Book 2: Chapter Six

“He isn’t ready,” said Dizzy. “I haven’t even started his training.”

“We’ve been over this,” said Simole. “Wake him up.”

“You wake him up.”

“With a kiss? I wouldn’t want to take your place.”

“Shut up. He isn’t even asleep. He’s awake and listening to us quarrel.”

“Is he? The sly rascal. That’s good. That’s the sort of thing you need when you face impossible odds. And you learn the fastest when you’re facing something real. There’s no better training than real danger.”

“That’s ridiculous,” said Dizzy. “Training isn’t supposed to be a death sentence.”

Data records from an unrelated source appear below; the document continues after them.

## src/rtl/irq_pkg.sv

```systemverilog
// Shared constants and types for the interrupt controller.
// Register offsets, source count default, id width and FSM states.
package irq_pkg;

    localparam int unsigned NUM_SRC_DEF = 4;
    localparam int unsigned ID_W        = 2;

    localparam logic [31:0] OFF_IPEND  = 32'h0;
    localparam logic [31:0] OFF_IMASK  = 32'h4;
    localparam logic [31:0] OFF_ICAUSE = 32'h8;
    localparam logic [31:0] OFF_EOI    = 32'hC;

    typedef enum logic [1:0] {
        ST_IDLE    = 2'd0,
        ST_REQ     = 2'd1,
        ST_SERVICE = 2'd2
    } irq_state_e;

endpackage

```

## src/rtl/irq_prio_enc.sv

```systemverilog
// Fixed-priority encoder: lowest set bit wins.
// Purely combinational; idx is 0 when no bit is set.
module irq_prio_enc
    import irq_pkg::*;
#(
    parameter int unsigned N = NUM_SRC_DEF
) (
    input  logic [N-1:0]    cand,
    output logic            valid,
    output logic [ID_W-1:0] idx
);

    always_comb begin
        valid = |cand;
        idx   = '0;
        for (int i = N - 1; i >= 0; i--) begin
            if (cand[i]) begin
                idx = ID_W'(i);
            end
        end
    end

endmodule

```

## src/rtl/irq_ctrl.sv

```systemverilog
// Memory-mapped interrupt controller: edge-latched pending bits,
// mask, lowest-index priority and a non-nesting request/service FSM.
module irq_ctrl
    import irq_pkg::*;
#(
    parameter int unsigned NUM_SRC   = NUM_SRC_DEF,
    parameter logic [31:0] BASE_ADDR = 32'h4000_0020
) (
    input  logic               clk,
    input  logic               reset,
    input  logic [31:0]        Address,
    input  logic [31:0]        Write_data,
    input  logic               MemWrite,
    input  logic               MemRead,
    output logic [31:0]        Read_data,
    input  logic [NUM_SRC-1:0] irq_src,
    input  logic               cpu_ack,
    output logic               irq_out,
    output logic [ID_W-1:0]    irq_id
);

    logic [NUM_SRC-1:0] src_q, src_d;
    logic [NUM_SRC-1:0] ipend_q, ipend_d;
    logic [NUM_SRC-1:0] imask_q, imask_d;
    logic               armed_q, armed_d;
    irq_state_e         state_q, state_d;
    logic               irq_out_q, irq_out_d;
    logic [ID_W-1:0]    irq_id_q, irq_id_d;

    logic               sel_ipend, sel_imask, sel_icause, sel_eoi;
    logic               wr_ipend, wr_imask, wr_eoi;
    logic [NUM_SRC-1:0] cand;
    logic [NUM_SRC-1:0] rise;
    logic [NUM_SRC-1:0] ack_clr;
    logic               win_valid;
    logic [ID_W-1:0]    win_idx;
    logic               ack_take;
    logic               unused_wdata;

    assign unused_wdata = ^Write_data;

    assign sel_ipend  = (Address == BASE_ADDR + OFF_IPEND);
    assign sel_imask  = (Address == BASE_ADDR + OFF_IMASK);
    assign sel_icause = (Address == BASE_ADDR + OFF_ICAUSE);
    assign sel_eoi    = (Address == BASE_ADDR + OFF_EOI);

    assign wr_ipend = MemWrite && sel_ipend;
    assign wr_imask = MemWrite && sel_imask;
    assign wr_eoi   = MemWrite && sel_eoi;

    assign cand = ipend_q & imask_q;

    irq_prio_enc #(
        .N (NUM_SRC)
    ) u_prio (
        .cand  (cand),
        .valid (win_valid),
        .idx   (win_idx)
    );

    // Edges are suppressed for the first cycle after reset so a line
    // held high across reset release is not mistaken for a new event.
    always_comb begin
        src_d   = irq_src;
        armed_d = 1'b1;
        rise    = armed_q ? (irq_src & ~src_q) : '0;
    end

    assign ack_take = (state_q == ST_REQ) && cpu_ack;
    assign ack_clr  = ack_take ? (NUM_SRC'(1) << irq_id_q) : '0;

    always_comb begin
        ipend_d = ipend_q;
        if (wr_ipend) begin
            ipend_d = ipend_d & ~Write_data[NUM_SRC-1:0];
        end
        ipend_d = (ipend_d & ~ack_clr) | rise;
    end

    always_comb begin
        imask_d = imask_q;
        if (wr_imask) begin
            imask_d = Write_data[NUM_SRC-1:0];
        end
    end

    always_comb begin
        state_d  = state_q;
        irq_id_d = irq_id_q;
        unique case (state_q)
            ST_IDLE: begin
                if (win_valid) begin
                    state_d  = ST_REQ;
                    irq_id_d = win_idx;
                end
            end
            ST_REQ: begin
                if (cpu_ack) begin
                    state_d = ST_SERVICE;
                end else if (!win_valid) begin
                    state_d = ST_IDLE;
                end else begin
                    irq_id_d = win_idx;
                end
            end
            ST_SERVICE: begin
                if (wr_eoi) begin
                    state_d = ST_IDLE;
                end
            end
            default: begin
                state_d = ST_IDLE;
            end
        endcase
        irq_out_d = (state_d == ST_REQ);
    end

    always_ff @(posedge clk or posedge reset) begin
        if (reset) begin
            src_q     <= '0;
            ipend_q   <= '0;
            imask_q   <= '0;
            armed_q   <= 1'b0;
            state_q   <= ST_IDLE;
            irq_out_q <= 1'b0;
            irq_id_q  <= '0;
        end else begin
            src_q     <= src_d;
            ipend_q   <= ipend_d;
            imask_q   <= imask_d;
            armed_q   <= armed_d;
            state_q   <= state_d;
            irq_out_q <= irq_out_d;
            irq_id_q  <= irq_id_d;
        end
    end

    assign irq_out = irq_out_q;
    assign irq_id  = irq_id_q;

    always_comb begin
        Read_data = '0;
        if (MemRead) begin
            unique case (1'b1)
                sel_ipend:  Read_data = 32'(ipend_q);
                sel_imask:  Read_data = 32'(imask_q);
                sel_icause: Read_data = 32'(irq_id_q);
                default:    Read_data = '0;
            endcase
        end
    end

endmodule

```

## config.mk

```make
export PLATFORM = sky130hd
export DESIGN_NAME = irq_ctrl
export DESIGN_NICKNAME = d
export VERILOG_FILES = /design/src/rtl/irq_pkg.sv /design/src/rtl/irq_prio_enc.sv /design/src/rtl/irq_ctrl.sv
export SDC_FILE = /design/constraint.sdc
export NUM_CORES = 1
export LEC_CHECK = 0
export BUFFER_PORTS_ARGS = -buffer_cell sky130_fd_sc_hd__buf_2
export CAP_MARGIN = 25
export CELL_PAD_IN_SITES_DETAIL_PLACEMENT = 0
export CELL_PAD_IN_SITES_GLOBAL_PLACEMENT = 1
export CORE_AREA = 2 2 53 104
export CTS_CLUSTER_DIAMETER = 60
export DETAILED_ROUTE_END_ITERATION = 7
export DIE_AREA = 0 0 55 106
export HOLD_SLACK_MARGIN = 0.06
export PLACE_DENSITY = 0.74
export SYNTH_ARGS = -nofsm -noshare
export SYNTH_HDL_FRONTEND = slang
export SYNTH_SLANG_ARGS = --single-unit
```

## constraint.sdc

```tcl
create_clock -name clk -period 1.6 [get_ports clk]
set_input_delay 0.16 -clock clk [delete_from_list [all_inputs] [get_ports clk]]
set_output_delay 0.16 -clock clk [all_outputs]
set_load 0.005 [all_outputs]
```

**Yosys cells after proc, flatten, opt, wreduce, memory -nomap -nowiden**

Index checks and enable logic that the tools add are counted.

- Register bits after elaboration: 18
- Bits of input ports: 73
- Output and inout bits: 35
- Logic and storage cells: 49

- Equal/unequal tests: 8
- Shifts and indexed selects: 1
- Multiplexer cells: 17
- Bitwise operators: 8
- Reduce and logical (&&, ||, !) cells: 8

Operator list:

| kind | count |
|---|---|
| $eq A32 B31 Y1 const B | 4 |
| $mux W32 | 1 |
| $mux W2 | 10 |
| $and A4 B4 Y4 | 4 |
| $mux W4 | 3 |
| $not A4 Y4 | 3 |
| $pmux W4 S3 | 1 |
| $pmux W2 S3 | 1 |
| $eq A2 B1 Y1 const B | 2 |
| $logic_and A1 B1 Y1 | 4 |
| $or A4 B4 Y4 | 1 |
| $pmux W2 S2 | 1 |
| $reduce_or A4 Y1 | 1 |
| $shl A1 B2 Y4 const A | 1 |
| $eq A2 B2 Y1 const B | 1 |
| $logic_not A2 Y1 | 1 |
| $ne A2 B2 Y1 const B | 1 |
| $reduce_and A2 Y1 | 1 |
| $reduce_bool A2 Y1 | 1 |

**Logic depth before layout (Yosys ltp)**

Gate-level depths: netlist (run 1).

- Depth after elaboration: 8
- Mapped depth: 5
- Mapped depth without buffers: 4

**By module**

From an unflattened synthesis (run 1), not the netlist that was laid out.

- Cells, all modules: 122
- Area total of the unflattened synthesis: 1179.9 um2

Modules (own cells, without submodules):

| module | times used | cells each | area each (um2) | seq. area each (um2) |
|---|---|---|---|---|
| irq_ctrl | 1 | 115 | 1144.8 | 450.4 |
| irq_prio_enc | 1 | 7 | 35.0 | 0.0 |

**Worst setup path before layout (run 1)**

No wires, ideal clock.

- Path type: input -> register
- Start point: input port Address[7]
- End point: register imask_q[0]
- Setup time: 0.125 ns
- Arrival time: 1.409 ns
- Data required time: 1.475 ns
- Setup slack: 0.066 ns
- Cell stages on the path: 4
- Path buffers: 0
- Path through: nor4b_2 > nand4_4 > nor4_4 > mux2_4

- Word-level cells in the longest chain between the ends: 2

Ends and longest elaborated chain:

| element | line | text |
|---|---|---|
| start: declaration | irq_ctrl.sv:11 | `input logic [31:0] Address,` |
| $eq A32 B31 Y1 | irq_ctrl.sv:43 | `assign sel_imask = (Address == BASE_ADDR + OFF_IMASK);` |
| $logic_and A1 B1 Y1 | irq_ctrl.sv:48 | `assign wr_imask = MemWrite && sel_imask;` |
| end signal: assignment | irq_ctrl.sv:130 | `imask_q <= imask_d;` |
| end: declaration | irq_ctrl.sv:24 | `logic [NUM_SRC-1:0] imask_q, imask_d;` |

No other way between the ends.
A chain may end at the register's enable or synchronous reset.

**Worst setup path after layout (run 1)**

- Start point: input port Address[20]
- End point: output port Read_data[3]

- Word-level cells in the longest chain between the ends: 3
- Elaborated cells on any way between the ends: 5
- Classes of those cells: eq/ne (3); mux (2)

Ends and longest elaborated chain:

| element | line | text |
|---|---|---|
| $eq A32 B31 Y1 (on tied branches) | irq_ctrl.sv:44, irq_ctrl.sv:42, irq_ctrl.sv:43 |  |
| $pmux W4 S3 * | irq_ctrl.sv:144 | `unique case (1'b1)` |
| $mux W32 * | irq_ctrl.sv:143 | `if (MemRead) begin` |
| end: declaration | irq_ctrl.sv:15 | `output logic [31:0] Read_data,` |

Mark *: on every way between the ends. The rest lies on a longest branch, timed or not.

==> results of run 1 <==
placed cells by master (no fill, tap or decap):
cell type	synthesis	layout
sky130_fd_sc_hd__inv_1	2	2
sky130_fd_sc_hd__buf_2	0	51
sky130_fd_sc_hd__o31ai_1	2	2
sky130_fd_sc_hd__conb_1	2	29
sky130_fd_sc_hd__nand4b_1	1	1
sky130_fd_sc_hd__nand2b_1	1	1
sky130_fd_sc_hd__o21a_1	1	1
sky130_fd_sc_hd__o22ai_1	2	2
sky130_fd_sc_hd__nand3b_1	5	5
sky130_fd_sc_hd__or2_4	0	1
sky130_fd_sc_hd__mux2_2	1	1
sky130_fd_sc_hd__nand4_4	2	2
sky130_fd_sc_hd__nor3_1	5	5
sky130_fd_sc_hd__nand2_1	8	8
sky130_fd_sc_hd__o21ai_0	8	8
sky130_fd_sc_hd__mux2i_1	4	4
sky130_fd_sc_hd__clkbuf_8	2	4
sky130_fd_sc_hd__nor3b_1	1	1
sky130_fd_sc_hd__nand3_1	1	1
sky130_fd_sc_hd__buf_4	28	5
sky130_fd_sc_hd__a21o_1	1	1
sky130_fd_sc_hd__a32oi_1	1	1
sky130_fd_sc_hd__and3_1	2	2
sky130_fd_sc_hd__nor2_1	2	2
sky130_fd_sc_hd__mux2_4	4	4
sky130_fd_sc_hd__dfrtp_1	18	18
sky130_fd_sc_hd__a22oi_1	2	2
sky130_fd_sc_hd__dlygate4sd3_1	0	5
sky130_fd_sc_hd__nor4b_2	1	2
sky130_fd_sc_hd__a21oi_1	3	3
sky130_fd_sc_hd__nor4_4	5	6
sky130_fd_sc_hd__nor4b_4	1	2
repair_timing:
item | in CTS | in global routing
hold buffers | 5 | 0
setup buffers | 0 | 2
resized for setup | 5 | 0
gates cloned | 0 | 0
endpoints found under the hold margin | 22 | 0
endpoints found under the setup margin | 2 | 2
pin swaps | 1 | 6
worst min-delay path by stage:
stage | start | end | slack [ps] | depth (start not counted)
after floorplan | reset | armed_q | 100 | 1
after detailed placement | irq_src[0] | src_q[0] | 290 | 1
after CTS | Write_data[0] | imask_q[0] | 140 | 2
after global routing | Write_data[0] | imask_q[0] | 150 | 2
final | Write_data[0] | imask_q[0] | 150 | 2
after global placement | irq_src[2] | src_q[2] | 290 | 1
metal layers:
layer / vias to the layer above / global-route usage [%] / routed length, microns / share of wire [%]
met3: 5 / 0.983 / 236 / 8.0
met2: 60 / 19.9 / 1680 / 57
met1: 502 / 8.54 / 938 / 32
li1: 499 / - / - / -
met5: - / 0 / 0 / 0
met4: 0 / 6.10 / 74 / 2.5
metrics by stage:
stage	area (sq um)	util, %	setup TNS (ps)	hold WS, ps
CTS	1650	32.4	0	144
floorplan	1400	-	0	98.6
global placement	1510	29.7	-301	285
detailed placement	1510	29.7	-549	288
global route	1670	32.7	-10.7	146
finish	1670	32.7	0	152
power breakdown:
part | leakage (nW) | internal [mW] | switching (mW)
sequential | 0.219 | 0.462 | 0.00263
combinational | 0.548 | 0.0681 | 0.0822
clock | 0.0288 | 0.219 | 0.150
total | 0.796 | 0.749 | 0.235
cells by family (layout without fill, tap and decap cells):
kind of cell,Yosys count,count (layout),synth area share [%]
buffers and inverters,32,67,18.9
other,2,29,0.578
multiplexers,9,9,8.57
flip-flops,18,18,34.6
AO/OA/AOI/OAI,20,20,9.34
AND/OR/NAND/NOR,39,39,28.0
sequential cells by signal (all words and copies together), names as in the netlist:
signal   count
armed_q      1
ipend_q      4
state_q      2
src_q        4
imask_q      4
irq_id       2
irq_out      1
cell type report:
type	instances	area [sq um]	share of cell area, %
Multi-Input combinational cell	97	738	44.3
Clock buffer	4	55.1	3.30
Sequential cell	18	450	27.0
Inverter	2	7.51	0.450
Tap cell	58	72.6	4.35
Timing Repair Buffer	61	343	20.6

“It worked for me,” said Simole, her eyes glittering like jewels in Nic’s darkened bedroom. “I’m living proof that I’m right.”

Dizzy produced a growling sound that usually made Nic want to roll out of bed and duck underneath, but for once it wasn’t aimed at him.

“It’s hardly surprising it worked for you,” said Dizzy in a quiet voice brimming with hostile intentions. “You’re the Archmage’s daughter. He’s the son of a maid. He isn’t special like you.”

It was like they didn’t even know he was there. No, it was worse than that. They knew he was there, awake, listening, but they didn’t care what they said in front of him. His feelings were irrelevant because to them he didn’t really have any. He wasn’t even human, just a vessel they were deciding on how best to utilise.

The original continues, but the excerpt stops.